===== Task material
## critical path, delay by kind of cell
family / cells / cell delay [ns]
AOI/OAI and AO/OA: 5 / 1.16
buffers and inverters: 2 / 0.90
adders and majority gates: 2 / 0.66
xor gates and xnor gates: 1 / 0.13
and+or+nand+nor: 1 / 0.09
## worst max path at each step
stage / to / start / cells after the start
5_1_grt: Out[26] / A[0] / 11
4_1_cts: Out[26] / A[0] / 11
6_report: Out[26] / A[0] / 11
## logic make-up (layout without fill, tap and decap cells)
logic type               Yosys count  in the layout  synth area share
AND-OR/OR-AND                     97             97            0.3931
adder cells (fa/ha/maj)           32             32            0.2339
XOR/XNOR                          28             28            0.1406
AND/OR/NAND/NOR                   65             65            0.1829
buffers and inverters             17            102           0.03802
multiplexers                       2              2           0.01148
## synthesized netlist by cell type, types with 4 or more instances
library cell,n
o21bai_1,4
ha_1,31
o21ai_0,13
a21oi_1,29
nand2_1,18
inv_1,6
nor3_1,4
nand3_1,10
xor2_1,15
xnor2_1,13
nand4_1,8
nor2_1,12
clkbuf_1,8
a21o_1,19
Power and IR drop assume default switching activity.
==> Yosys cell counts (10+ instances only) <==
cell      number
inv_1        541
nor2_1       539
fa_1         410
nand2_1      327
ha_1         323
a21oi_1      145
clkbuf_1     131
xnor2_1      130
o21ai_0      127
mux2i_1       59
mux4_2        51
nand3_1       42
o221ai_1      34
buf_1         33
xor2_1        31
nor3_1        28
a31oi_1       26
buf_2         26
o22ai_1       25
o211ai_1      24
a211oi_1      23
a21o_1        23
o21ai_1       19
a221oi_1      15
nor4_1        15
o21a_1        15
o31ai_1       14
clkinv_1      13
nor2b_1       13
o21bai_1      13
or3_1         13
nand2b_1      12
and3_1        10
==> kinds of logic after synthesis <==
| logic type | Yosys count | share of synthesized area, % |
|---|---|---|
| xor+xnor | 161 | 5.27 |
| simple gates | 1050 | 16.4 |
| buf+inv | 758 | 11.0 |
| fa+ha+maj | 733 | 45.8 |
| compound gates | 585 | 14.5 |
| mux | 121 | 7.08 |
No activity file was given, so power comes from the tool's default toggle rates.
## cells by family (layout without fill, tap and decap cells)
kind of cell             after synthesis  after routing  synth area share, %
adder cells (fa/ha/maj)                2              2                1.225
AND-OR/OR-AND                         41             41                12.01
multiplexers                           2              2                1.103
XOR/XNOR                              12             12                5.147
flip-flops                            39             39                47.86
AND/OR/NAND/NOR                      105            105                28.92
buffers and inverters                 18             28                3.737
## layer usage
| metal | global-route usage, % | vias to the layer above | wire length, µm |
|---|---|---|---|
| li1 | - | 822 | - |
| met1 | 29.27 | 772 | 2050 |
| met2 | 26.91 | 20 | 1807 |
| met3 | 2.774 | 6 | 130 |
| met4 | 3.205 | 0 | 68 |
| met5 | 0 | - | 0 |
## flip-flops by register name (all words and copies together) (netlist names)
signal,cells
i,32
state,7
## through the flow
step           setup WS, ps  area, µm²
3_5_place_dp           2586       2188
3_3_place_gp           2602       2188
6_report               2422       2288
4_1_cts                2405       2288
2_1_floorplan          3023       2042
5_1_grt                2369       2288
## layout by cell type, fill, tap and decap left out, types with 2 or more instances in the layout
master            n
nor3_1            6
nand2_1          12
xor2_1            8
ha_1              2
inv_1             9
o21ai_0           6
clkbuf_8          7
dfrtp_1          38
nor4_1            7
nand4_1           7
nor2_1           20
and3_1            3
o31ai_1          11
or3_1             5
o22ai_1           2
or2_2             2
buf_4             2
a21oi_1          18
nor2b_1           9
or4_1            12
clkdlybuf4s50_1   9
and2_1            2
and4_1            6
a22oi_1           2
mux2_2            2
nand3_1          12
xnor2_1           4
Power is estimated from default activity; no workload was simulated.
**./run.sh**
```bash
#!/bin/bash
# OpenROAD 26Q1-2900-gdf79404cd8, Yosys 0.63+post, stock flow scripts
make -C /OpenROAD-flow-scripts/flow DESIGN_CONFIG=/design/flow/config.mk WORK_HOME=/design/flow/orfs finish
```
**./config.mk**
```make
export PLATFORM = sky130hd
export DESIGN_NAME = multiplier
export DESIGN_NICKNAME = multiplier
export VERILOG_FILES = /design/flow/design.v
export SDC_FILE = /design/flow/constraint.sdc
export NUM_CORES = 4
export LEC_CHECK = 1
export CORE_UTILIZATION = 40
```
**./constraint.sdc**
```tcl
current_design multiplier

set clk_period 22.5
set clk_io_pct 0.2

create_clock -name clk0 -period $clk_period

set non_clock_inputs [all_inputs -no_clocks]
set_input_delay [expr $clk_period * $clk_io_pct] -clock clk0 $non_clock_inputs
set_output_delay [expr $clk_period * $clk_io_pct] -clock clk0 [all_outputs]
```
==========
===== Task material
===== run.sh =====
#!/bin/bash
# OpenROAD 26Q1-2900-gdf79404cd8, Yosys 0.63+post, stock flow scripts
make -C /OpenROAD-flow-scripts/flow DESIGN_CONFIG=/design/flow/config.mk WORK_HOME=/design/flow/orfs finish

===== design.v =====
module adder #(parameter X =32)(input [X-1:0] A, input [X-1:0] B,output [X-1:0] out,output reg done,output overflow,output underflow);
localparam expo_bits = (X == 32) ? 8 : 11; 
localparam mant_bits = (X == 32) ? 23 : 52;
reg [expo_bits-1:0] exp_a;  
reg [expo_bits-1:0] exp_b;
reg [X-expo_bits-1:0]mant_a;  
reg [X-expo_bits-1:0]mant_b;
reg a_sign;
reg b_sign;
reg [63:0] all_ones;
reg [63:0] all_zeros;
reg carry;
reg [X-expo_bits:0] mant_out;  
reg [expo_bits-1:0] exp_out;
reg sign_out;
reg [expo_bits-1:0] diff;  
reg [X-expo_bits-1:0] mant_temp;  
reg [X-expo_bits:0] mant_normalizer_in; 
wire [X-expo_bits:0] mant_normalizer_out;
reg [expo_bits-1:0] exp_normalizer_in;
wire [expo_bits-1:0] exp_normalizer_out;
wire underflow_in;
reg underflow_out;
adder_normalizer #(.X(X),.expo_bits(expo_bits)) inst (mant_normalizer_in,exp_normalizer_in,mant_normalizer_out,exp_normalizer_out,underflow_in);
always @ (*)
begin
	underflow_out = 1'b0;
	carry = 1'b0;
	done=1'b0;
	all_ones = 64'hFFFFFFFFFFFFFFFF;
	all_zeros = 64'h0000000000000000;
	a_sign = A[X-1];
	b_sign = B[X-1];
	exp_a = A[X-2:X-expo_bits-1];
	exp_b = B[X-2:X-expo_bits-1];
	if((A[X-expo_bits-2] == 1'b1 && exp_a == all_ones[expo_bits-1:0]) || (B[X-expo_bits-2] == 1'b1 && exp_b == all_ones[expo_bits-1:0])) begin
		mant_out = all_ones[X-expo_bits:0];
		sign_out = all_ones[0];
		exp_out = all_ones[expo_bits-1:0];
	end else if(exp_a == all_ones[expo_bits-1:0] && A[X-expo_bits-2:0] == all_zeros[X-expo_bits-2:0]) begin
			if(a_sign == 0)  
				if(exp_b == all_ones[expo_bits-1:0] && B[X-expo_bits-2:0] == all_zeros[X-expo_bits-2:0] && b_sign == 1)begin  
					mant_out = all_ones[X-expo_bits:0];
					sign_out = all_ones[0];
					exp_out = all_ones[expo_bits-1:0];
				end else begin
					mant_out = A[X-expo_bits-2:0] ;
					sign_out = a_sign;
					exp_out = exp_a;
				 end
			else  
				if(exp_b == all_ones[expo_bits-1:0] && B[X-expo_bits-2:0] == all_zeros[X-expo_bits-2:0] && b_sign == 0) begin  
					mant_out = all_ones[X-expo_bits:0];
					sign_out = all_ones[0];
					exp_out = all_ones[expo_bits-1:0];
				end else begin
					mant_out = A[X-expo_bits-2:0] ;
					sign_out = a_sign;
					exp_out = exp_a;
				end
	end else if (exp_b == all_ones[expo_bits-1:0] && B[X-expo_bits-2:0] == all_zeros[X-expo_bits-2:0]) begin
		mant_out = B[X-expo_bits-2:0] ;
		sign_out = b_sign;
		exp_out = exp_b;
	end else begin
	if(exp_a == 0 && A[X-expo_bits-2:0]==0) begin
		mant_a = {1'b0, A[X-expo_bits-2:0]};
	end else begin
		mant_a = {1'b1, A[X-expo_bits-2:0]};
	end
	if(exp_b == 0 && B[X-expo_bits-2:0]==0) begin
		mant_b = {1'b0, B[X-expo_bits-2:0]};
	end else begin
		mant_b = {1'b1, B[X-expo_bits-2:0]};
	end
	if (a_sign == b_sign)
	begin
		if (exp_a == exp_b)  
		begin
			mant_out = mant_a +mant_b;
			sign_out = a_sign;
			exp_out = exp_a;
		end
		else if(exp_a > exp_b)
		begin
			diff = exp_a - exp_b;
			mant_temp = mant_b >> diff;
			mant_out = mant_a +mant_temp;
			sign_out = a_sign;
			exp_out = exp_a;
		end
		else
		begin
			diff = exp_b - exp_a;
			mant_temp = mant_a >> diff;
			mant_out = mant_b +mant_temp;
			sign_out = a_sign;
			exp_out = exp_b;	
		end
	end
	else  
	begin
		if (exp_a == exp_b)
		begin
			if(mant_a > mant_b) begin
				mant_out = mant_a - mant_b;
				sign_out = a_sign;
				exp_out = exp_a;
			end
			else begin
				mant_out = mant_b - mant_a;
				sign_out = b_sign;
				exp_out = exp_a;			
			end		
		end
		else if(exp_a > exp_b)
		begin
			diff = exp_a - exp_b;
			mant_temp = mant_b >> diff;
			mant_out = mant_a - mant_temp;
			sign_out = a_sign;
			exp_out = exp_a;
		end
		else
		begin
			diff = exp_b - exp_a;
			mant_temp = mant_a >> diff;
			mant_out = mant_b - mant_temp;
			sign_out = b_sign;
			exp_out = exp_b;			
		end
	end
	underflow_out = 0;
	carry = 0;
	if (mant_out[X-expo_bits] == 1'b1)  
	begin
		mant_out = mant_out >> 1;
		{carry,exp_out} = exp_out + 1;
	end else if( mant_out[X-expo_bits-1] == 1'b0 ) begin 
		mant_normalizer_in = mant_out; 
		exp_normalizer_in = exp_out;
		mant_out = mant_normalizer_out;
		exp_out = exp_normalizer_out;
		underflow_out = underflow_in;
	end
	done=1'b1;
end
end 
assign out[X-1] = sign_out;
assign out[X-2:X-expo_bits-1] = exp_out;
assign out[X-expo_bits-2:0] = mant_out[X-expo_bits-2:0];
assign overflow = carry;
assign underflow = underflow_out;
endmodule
==========
• _What to do_
Exact duplication is required for the lines above, from the line that contains "## critical path, delay by kind of cell" to the line that contains "5_1_grt: Out[26] / A[0] / 11", inclusive; omit all others.

• _Exercise response_
## critical path, delay by kind of cell
family / cells / cell delay [ns]
AOI/OAI and AO/OA: 5 / 1.16
buffers and inverters: 2 / 0.90
adders and majority gates: 2 / 0.66
xor gates and xnor gates: 1 / 0.13
and+or+nand+nor: 1 / 0.09
## worst max path at each step
stage / to / start / cells after the start
5_1_grt: Out[26] / A[0] / 11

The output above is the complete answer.